回首既往，自己一生最宝贵的时光能于这样的校园之中，能在众多学富五车、才华横溢的老师们的熏陶下度过，实是荣幸之极。

在这四年的时间里，我在学习上和思想上都受益非浅。

这除了自身努力外，与各位老师、同学和朋友的关心、支持和鼓励是分不开的。

值此论文完成之际，首先感谢我的指导教师查岭生老师，感谢查老师在论文选题，和论文撰写中给予我的精心指导和莫大的激励，花费了老师大量心血和宝贵的时间。

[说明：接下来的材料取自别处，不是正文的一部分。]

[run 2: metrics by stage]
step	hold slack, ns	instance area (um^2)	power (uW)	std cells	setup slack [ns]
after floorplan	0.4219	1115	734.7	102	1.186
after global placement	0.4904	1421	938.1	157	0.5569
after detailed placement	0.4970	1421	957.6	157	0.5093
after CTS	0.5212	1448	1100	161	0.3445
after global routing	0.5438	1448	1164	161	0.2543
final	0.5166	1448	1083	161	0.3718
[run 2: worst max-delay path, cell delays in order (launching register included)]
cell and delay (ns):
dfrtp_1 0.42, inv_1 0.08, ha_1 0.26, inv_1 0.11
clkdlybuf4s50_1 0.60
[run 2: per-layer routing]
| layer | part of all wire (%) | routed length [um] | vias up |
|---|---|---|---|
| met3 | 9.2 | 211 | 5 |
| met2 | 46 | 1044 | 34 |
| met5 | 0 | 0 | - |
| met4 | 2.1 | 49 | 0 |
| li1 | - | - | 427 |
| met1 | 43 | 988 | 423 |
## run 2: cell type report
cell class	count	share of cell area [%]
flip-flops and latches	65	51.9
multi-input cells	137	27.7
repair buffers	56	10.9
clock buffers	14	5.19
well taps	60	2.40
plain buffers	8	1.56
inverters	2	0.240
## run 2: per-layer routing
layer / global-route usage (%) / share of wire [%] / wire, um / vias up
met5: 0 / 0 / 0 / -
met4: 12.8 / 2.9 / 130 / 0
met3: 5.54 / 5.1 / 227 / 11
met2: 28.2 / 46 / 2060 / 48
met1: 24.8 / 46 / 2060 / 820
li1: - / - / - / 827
==> src/rtl/timebase_ctrl.sv <==
// Time-of-day keeper: prescaled second tick, hh:mm:ss cascade with
// coincident carry pulses, and a one-cycle validated load path.
module timebase_ctrl #(
  parameter int unsigned PRESCALE = 50000000,
  parameter int unsigned PW       = 26
) (
  input  logic       clk,
  input  logic       rst_n,
  input  logic       run,
  input  logic       load_req,
  input  logic [4:0] load_hh,
  input  logic [5:0] load_mm,
  input  logic [5:0] load_ss,
  output logic       load_ack,
  output logic       load_err,
  output logic [4:0] hh,
  output logic [5:0] mm,
  output logic [5:0] ss,
  output logic       sec_tick,
  output logic       min_tick,
  output logic       hour_tick,
  output logic       day_wrap
);

  typedef enum logic [1:0] {STOP, RUN, LOAD} state_t;

  localparam logic [PW-1:0] PRESC_MAX = PW'(PRESCALE - 1);

  state_t        state_q, state_d;
  logic [PW-1:0] presc_q, presc_d;
  logic [4:0]    hh_q, hh_d;
  logic [5:0]    mm_q, mm_d;
  logic [5:0]    ss_q, ss_d;
  logic          load_req_q;
  logic          sec_q, sec_d;
  logic          min_q, min_d;
  logic          hour_q, hour_d;
  logic          day_q, day_d;
  logic          ack_q, ack_d;
  logic          err_q, err_d;
  logic          load_rise;
  logic          load_ok;

  assign load_rise = load_req & ~load_req_q;
  assign load_ok   = (load_hh <= 5'd23) && (load_mm <= 6'd59) && (load_ss <= 6'd59);

  // Next-state: mode transitions, prescaler, time cascade and pulse requests
  always_comb begin
    state_d = state_q;
    presc_d = presc_q;
    hh_d    = hh_q;
    mm_d    = mm_q;
    ss_d    = ss_q;
    sec_d   = 1'b0;
    min_d   = 1'b0;
    hour_d  = 1'b0;
    day_d   = 1'b0;
    ack_d   = 1'b0;
    err_d   = 1'b0;
    unique case (state_q)
      STOP: begin
        if (load_rise)  state_d = LOAD;
        else if (run)   state_d = RUN;
      end
      RUN: begin
        // A load request pre-empts the count, so a coincident terminal
        // count is discarded rather than ticked.
        if (load_rise) begin
          state_d = LOAD;
        end else begin
          if (!run) state_d = STOP;
          if (presc_q == PRESC_MAX) begin
            presc_d = '0;
            sec_d   = 1'b1;
            if (ss_q == 6'd59) begin
              ss_d  = '0;
              min_d = 1'b1;
              if (mm_q == 6'd59) begin
                mm_d   = '0;
                hour_d = 1'b1;
                if (hh_q == 5'd23) begin
                  hh_d  = '0;
                  day_d = 1'b1;
                end else begin
                  hh_d = hh_q + 5'd1;
                end
              end else begin
                mm_d = mm_q + 6'd1;
              end
            end else begin
              ss_d = ss_q + 6'd1;
            end
          end else begin
            presc_d = presc_q + 1'b1;
          end
        end
      end
      LOAD: begin
        state_d = run ? RUN : STOP;
        if (load_ok) begin
          hh_d    = load_hh;
          mm_d    = load_mm;
          ss_d    = load_ss;
          presc_d = '0;
          ack_d   = 1'b1;
        end else begin
          err_d = 1'b1;
        end
      end
      default: state_d = STOP;
    endcase
  end

  // State and registered outputs, cleared asynchronously
  always_ff @(posedge clk or negedge rst_n) begin
    if (!rst_n) begin
      state_q    <= STOP;
      presc_q    <= '0;
      hh_q       <= '0;
      mm_q       <= '0;
      ss_q       <= '0;
      load_req_q <= 1'b0;
      sec_q      <= 1'b0;
      min_q      <= 1'b0;
      hour_q     <= 1'b0;
      day_q      <= 1'b0;
      ack_q      <= 1'b0;
      err_q      <= 1'b0;
    end else begin
      state_q    <= state_d;
      presc_q    <= presc_d;
      hh_q       <= hh_d;
      mm_q       <= mm_d;
      ss_q       <= ss_d;
      load_req_q <= load_req;
      sec_q      <= sec_d;
      min_q      <= min_d;
      hour_q     <= hour_d;
      day_q      <= day_d;
      ack_q      <= ack_d;
      err_q      <= err_d;
    end
  end

  assign hh        = hh_q;
  assign mm        = mm_q;
  assign ss        = ss_q;
  assign sec_tick  = sec_q;
  assign min_tick  = min_q;
  assign hour_tick = hour_q;
  assign day_wrap  = day_q;
  assign load_ack  = ack_q;
  assign load_err  = err_q;

endmodule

查老师兢兢业业的工作作风，严谨的工作态度，谦和的待人之道都给予我的学习、工作和生活以深刻的影响，对我工作以后如何面对业务、面对困难、面对同事具有方向性的引导，使我在各个方面都有了长足的进步。

感谢查老师在我论文撰写方面的谆谆教诲及细心的指导，让我受益匪浅。

我将遵循查老师的教诲，努力在以后的工作生活中创造出更多更好的成就来回报老师。

值此论文完成之际，谨向查老师致以最衷心的感谢和崇高的敬意！
同时我还要感谢我的同学刘宏扬他给我的鼓励和支持以及帮助，他带给我兄弟般的同学情谊和良好的学习氛围以及他们执着精神，踏实的作风使我终身难忘，感谢他无私协助。

还有图书馆的工作人员，他们为我查阅资料提供了很大的帮助。

最后，感谢我的父母，没有他们无私的爱，就没有我的今天以及我今天所取得的一切成绩，是他们给了我一个追求梦想的平台。

在以后的日子里，祝愿我的老师们能万事如意，幸福快乐，我的同学大鹏展翅，学业有成，我的父母身体健康，永远幸福。